Barron menggelebng. “Ini sudah larut.”

“Jadi pilihan apa yang kumiliki?”

“Ada banyak kamar di gedung ini. Ayo.” Barron membawa Lily menuju meja resepsionis. Hanya untuk menemukan semua kamar sudah penuh. Barron pun menawarkan kamar miliknya untuk Lily.

“Bukankah sangat aneh? Kenapa semua kamar tiba-tiba penuh?” gerutu Lily saat keduanya berada di dalam lift. “Dan benar-benar semua.”

“Sejujurnya tak mengherankan. Bertepatan dengan hari libur dan pesta perayaanmu. Ada banyak tamu penting, jelas semuanya membutuhkan privasi dari pencari berita. Mungkin itu yang dimaksud tak ada kamar lagi.”

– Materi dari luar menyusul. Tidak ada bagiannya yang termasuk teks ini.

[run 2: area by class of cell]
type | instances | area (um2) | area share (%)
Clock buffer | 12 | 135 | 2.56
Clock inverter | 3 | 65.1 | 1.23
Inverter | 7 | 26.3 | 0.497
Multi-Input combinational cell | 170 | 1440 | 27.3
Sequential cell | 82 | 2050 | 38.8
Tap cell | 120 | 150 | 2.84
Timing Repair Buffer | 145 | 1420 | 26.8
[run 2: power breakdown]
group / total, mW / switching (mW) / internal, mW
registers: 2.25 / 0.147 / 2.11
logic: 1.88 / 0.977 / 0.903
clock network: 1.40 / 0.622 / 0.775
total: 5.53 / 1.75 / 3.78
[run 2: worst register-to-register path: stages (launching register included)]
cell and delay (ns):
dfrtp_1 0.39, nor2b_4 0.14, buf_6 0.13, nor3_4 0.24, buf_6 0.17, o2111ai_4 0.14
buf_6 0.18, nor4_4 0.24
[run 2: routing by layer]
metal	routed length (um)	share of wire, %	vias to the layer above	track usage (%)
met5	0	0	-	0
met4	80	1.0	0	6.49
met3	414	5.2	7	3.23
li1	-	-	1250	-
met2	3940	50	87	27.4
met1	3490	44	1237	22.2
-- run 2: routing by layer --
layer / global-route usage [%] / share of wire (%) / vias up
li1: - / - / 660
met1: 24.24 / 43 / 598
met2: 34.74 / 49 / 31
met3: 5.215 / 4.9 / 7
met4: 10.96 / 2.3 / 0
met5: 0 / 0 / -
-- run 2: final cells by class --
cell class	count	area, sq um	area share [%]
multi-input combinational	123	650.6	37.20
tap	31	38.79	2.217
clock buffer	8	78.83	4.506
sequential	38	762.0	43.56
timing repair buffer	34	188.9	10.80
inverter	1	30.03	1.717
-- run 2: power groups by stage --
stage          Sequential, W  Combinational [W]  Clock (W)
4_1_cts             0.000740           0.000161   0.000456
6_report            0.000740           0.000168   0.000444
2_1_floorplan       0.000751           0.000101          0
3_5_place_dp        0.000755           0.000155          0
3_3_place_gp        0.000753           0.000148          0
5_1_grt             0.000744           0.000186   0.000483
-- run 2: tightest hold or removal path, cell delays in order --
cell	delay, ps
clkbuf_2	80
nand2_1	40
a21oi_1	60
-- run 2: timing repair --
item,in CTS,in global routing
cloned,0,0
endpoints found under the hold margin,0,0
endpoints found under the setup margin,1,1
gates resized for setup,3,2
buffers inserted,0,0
==> config.mk <==
export PLATFORM = sky130hd
export DESIGN_NAME = mat_load_ctrl
export DESIGN_NICKNAME = d
export VERILOG_FILES = /design/src/rtl/mat_pkg.sv /design/src/rtl/mat_load_ctrl.sv
export SDC_FILE = /design/constraint.sdc
export NUM_CORES = 1
export LEC_CHECK = 0
export BUFFER_PORTS_ARGS = -buffer_cell sky130_fd_sc_hd__buf_4
export CORE_MARGIN = 2
export CORE_UTILIZATION = 52
export CTS_BUF_LIST = sky130_fd_sc_hd__clkbuf_16
export CTS_CLUSTER_SIZE = 12
export DETAILED_ROUTE_END_ITERATION = 8
export PLACE_DENSITY = 0.86
export SETUP_SLACK_MARGIN = 0.5
export SYNTH_ARGS = -nofsm -noshare
export SYNTH_HDL_FRONTEND = slang
export SYNTH_SLANG_ARGS = --single-unit
export TNS_END_PERCENT = 30
==> constraint.sdc <==
create_clock -name clk -period 2 [get_ports clk]
set_input_delay 0 -clock clk [delete_from_list [all_inputs] [get_ports clk]]
set_output_delay 0 -clock clk [all_outputs]
set_load 0.01 [all_outputs]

Lily manggut-manggut. “Hmm, kau benar.

“Kecuali kau ingin suite.”

“Tidak. Aku hanya beristirahat beberapa jam.”

“Oke.”

Pintu lift terbuka dan keduanya melangkah bersama, melewati beberapa pintu dan membuka pintu di sebelah kiri. Mempersilahkan Lily masuk lebih dulu. Ketika pintu kamar tersebut terbuka, seseorang muncul dari pintu darurat. Berhenti di depan pintu tersebut dan memotret nomor yang menempel di bagian tengah pintu. 1902. Mengirim gambar tersebut ke kontak yang tersimpan di ponselnya.

*** 

Elva menyeringai. Setelah menghamburkan uangnya untuk menyewa semua kamar di gedung teersebut, tentu saja gambar ini setimpal dengan semua harganya. Mengirim pesan untuk tetap berjaga di sana hingga pagi. Ia kemudian meletakkan ponselnya di nakas setelah memasang alarm satu jam lebih awal. Berbaring dengan posisi yang nyaman dan menarik selimut hingga pundak. Tak membuat suara sekecil apa pun agar tak membangunkan sang suami yang tidur dengan posisi memunggunginya.  Tak peduli dengan apa yang dilakukannya seperti yang sudah-sudah.